Back in the press room, an informal poll of DNC volunteers showed a strong showing for former Vermont Governor Howard Dean. He took the majority of support for his party’s nomination, with John Edwards placing a respectable second. While former senator Carol Moseley Braun did generate one supporter out of the dozens of Democrat volunteers, Massachusetts Senator John Kerry’s name didn’t register. In fact, at least three of the respondents signaled, “I don’t like Kerry at all.”
You could feel the media savvy dripping over every inch of the place. A reporter for BET made his way around the press room, several times announcing, “I’m for anyone who’s against Bush.” With the exception of this reporter and the BET pontificator, the rest of the press corps pressed diligently against the room’s far wall for over two hours, watching the DNC volunteers shoot pool and drink from the open bar while we waited to be escorted downstairs for Clinton’s speech.
Some confusion came in ascertaining just how many people had shown up for the event. DNC spokesman Tony Welch offered a plausible tally of 2,700. But before long, DNC staffers were telling me the number had swelled past 3,000, with special access provided for high-level donors and VIP’s. By the time McAuliffe took the stage romancing the crowd with notions of a 5,000 member attendance, it was starting to feel eerily like a press-conference for international ANSWR, and their 100,000 member “super-protests”, which are later revealed to stand at somewhere around 10,000 by the most liberal of estimates.

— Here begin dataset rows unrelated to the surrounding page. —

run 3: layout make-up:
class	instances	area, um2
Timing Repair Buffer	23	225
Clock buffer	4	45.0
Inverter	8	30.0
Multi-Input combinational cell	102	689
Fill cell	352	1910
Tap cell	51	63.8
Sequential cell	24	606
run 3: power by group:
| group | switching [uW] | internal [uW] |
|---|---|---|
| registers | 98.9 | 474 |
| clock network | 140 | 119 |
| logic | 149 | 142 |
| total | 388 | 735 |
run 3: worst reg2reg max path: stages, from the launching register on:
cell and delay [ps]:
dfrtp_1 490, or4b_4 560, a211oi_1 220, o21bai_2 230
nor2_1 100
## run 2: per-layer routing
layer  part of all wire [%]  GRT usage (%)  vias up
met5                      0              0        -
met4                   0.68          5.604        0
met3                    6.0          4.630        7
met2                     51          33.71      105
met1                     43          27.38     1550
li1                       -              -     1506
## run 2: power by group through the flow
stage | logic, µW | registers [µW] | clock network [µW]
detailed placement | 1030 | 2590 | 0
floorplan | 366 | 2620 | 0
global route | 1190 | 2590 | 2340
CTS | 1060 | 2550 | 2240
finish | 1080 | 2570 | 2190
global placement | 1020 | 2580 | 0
File: config.mk
export PLATFORM = sky130hd
export DESIGN_NAME = speed_sequencer_flat
export DESIGN_NICKNAME = d
export VERILOG_FILES = /design/src/rtl/speed_sequencer_if.sv /design/src/rtl/speed_sequencer.sv /design/src/flat_wrapper.sv
export SDC_FILE = /design/constraint.sdc
export NUM_CORES = 1
export LEC_CHECK = 0
export CAP_MARGIN = 0
export CELL_PAD_IN_SITES_DETAIL_PLACEMENT = 1
export CELL_PAD_IN_SITES_GLOBAL_PLACEMENT = 1
export CORE_MARGIN = 2
export CORE_UTILIZATION = 45
export CTS_BUF_LIST = sky130_fd_sc_hd__clkbuf_8 sky130_fd_sc_hd__clkbuf_16
export CTS_CLUSTER_DIAMETER = 120
export CTS_CLUSTER_SIZE = 16
export DETAILED_ROUTE_END_ITERATION = 8
export DONT_BUFFER_PORTS = 1
export GPL_ROUTABILITY_DRIVEN = 0
export PLACE_DENSITY_LB_ADDON = 0.2
export SYNTH_ARGS = -nofsm -noshare
export SYNTH_HDL_FRONTEND = slang
export SYNTH_SLANG_ARGS = --single-unit
export TNS_END_PERCENT = 1
File: constraint.sdc
create_clock -name ClockIn -period 2.2 [get_ports ClockIn]
set_input_delay 0.44 -clock ClockIn [delete_from_list [all_inputs] [get_ports ClockIn]]
set_output_delay 0.44 -clock ClockIn [all_outputs]
set_load 0.01 [all_outputs]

While Clinton, McAuliffe and their colleagues charmed the audience well-past midnight with nostalgic references to the former president’s eight years in office, none of the nine Democratic presidential hopefuls appeared on stage or mingled in the crowd. As McAuliffe said, the most-important objective was wooing young voters back into the Democratic Party before next year’s elections. His gang of nine was off giving nightmares to Iowa and New Hampshire seniors over their prescription drug costs. As they work the primary trail with their notions of defeating President Bush next November, it could be that they are the ones who are dreaming.
Eric Pfeiffer is a writer in Washington, D.C.